# WHAT NEEDS TO BE DONE:
Transcribe the entries, keeping every character the same.

(Recorded data)
+++++

Source: an optimization exercise on an open RTL-to-GDS flow (aim: small area, a short achievable clock period and few clock cycles per item). Production flows keep margins and buffers that such runs may drop. At most, simulation tests tie the RTL to the original design; equivalence was not proved. No functional check of the RTL was part of run 4. Power is estimated from default activity; no workload was simulated.

--- flow/flow/run.sh ---
#!/bin/bash
# The standard layout, with small buffers on the ports.
set -euo pipefail
bash standard.sh finish "BUFFER_PORTS_ARGS=-buffer_cell sky130_fd_sc_hd__buf_1" > standard.log 2>&1
--- flow/standard.sh ---
#!/bin/bash
# synth_recipe.tcl (not shown) runs the flow's synth.tcl, then flattens the netlist and writes it again
# the make line also repeats each setting of config.mk as NAME=value (left out here)
make -C /OpenROAD-flow-scripts/flow DESIGN_CONFIG=/design/flow/config.mk WORK_HOME=/design/flow/orfs CLKGATE_MAP_FILE= SYNTH_SCRIPT=/design/flow/synth_recipe.tcl "${@:-finish}"
--- flow/config.mk ---
export PLATFORM = sky130hd
export DESIGN_NAME = pkt_validator
export DESIGN_NICKNAME = pkt_validator
export VERILOG_FILES = /design/flow/design.v
export SDC_FILE = /design/flow/constraint.sdc
export NUM_CORES = 4
export LEC_CHECK = 0
export CAP_MARGIN = 20
export CORE_MARGIN = 2
export CORE_UTILIZATION = 40
export CTS_CLUSTER_DIAMETER = 80
export CTS_CLUSTER_SIZE = 30
export PLACE_DENSITY = 0.6
export SETUP_SLACK_MARGIN = 2.8
export SLEW_MARGIN = 20
export TNS_END_PERCENT = 5
--- flow/constraint.sdc ---
create_clock -name core_clock -period 5.0 [get_ports {clk}]
set_input_delay 1.0000 -clock core_clock [delete_from_list [all_inputs] [get_ports {clk}]]
set_output_delay 1.0000 -clock core_clock [all_outputs]
set_load 0.01 [all_outputs]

+++++

# ANSWER TO THIS EXERCISE:
Source: an optimization exercise on an open RTL-to-GDS flow (aim: small area, a short achievable clock period and few clock cycles per item). Production flows keep margins and buffers that such runs may drop. At most, simulation tests tie the RTL to the original design; equivalence was not proved. No functional check of the RTL was part of run 4. Power is estimated from default activity; no workload was simulated.

--- flow/flow/run.sh ---
#!/bin/bash
# The standard layout, with small buffers on the ports.
set -euo pipefail
bash standard.sh finish "BUFFER_PORTS_ARGS=-buffer_cell sky130_fd_sc_hd__buf_1" > standard.log 2>&1
--- flow/standard.sh ---
#!/bin/bash
# synth_recipe.tcl (not shown) runs the flow's synth.tcl, then flattens the netlist and writes it again
# the make line also repeats each setting of config.mk as NAME=value (left out here)
make -C /OpenROAD-flow-scripts/flow DESIGN_CONFIG=/design/flow/config.mk WORK_HOME=/design/flow/orfs CLKGATE_MAP_FILE= SYNTH_SCRIPT=/design/flow/synth_recipe.tcl "${@:-finish}"
--- flow/config.mk ---
export PLATFORM = sky130hd
export DESIGN_NAME = pkt_validator
export DESIGN_NICKNAME = pkt_validator
export VERILOG_FILES = /design/flow/design.v
export SDC_FILE = /design/flow/constraint.sdc
export NUM_CORES = 4
export LEC_CHECK = 0
export CAP_MARGIN = 20
export CORE_MARGIN = 2
export CORE_UTILIZATION = 40
export CTS_CLUSTER_DIAMETER = 80
export CTS_CLUSTER_SIZE = 30
export PLACE_DENSITY = 0.6
export SETUP_SLACK_MARGIN = 2.8
export SLEW_MARGIN = 20
export TNS_END_PERCENT = 5
--- flow/constraint.sdc ---
create_clock -name core_clock -period 5.0 [get_ports {clk}]
set_input_delay 1.0000 -clock core_clock [delete_from_list [all_inputs] [get_ports {clk}]]
set_output_delay 1.0000 -clock core_clock [all_outputs]
set_load 0.01 [all_outputs]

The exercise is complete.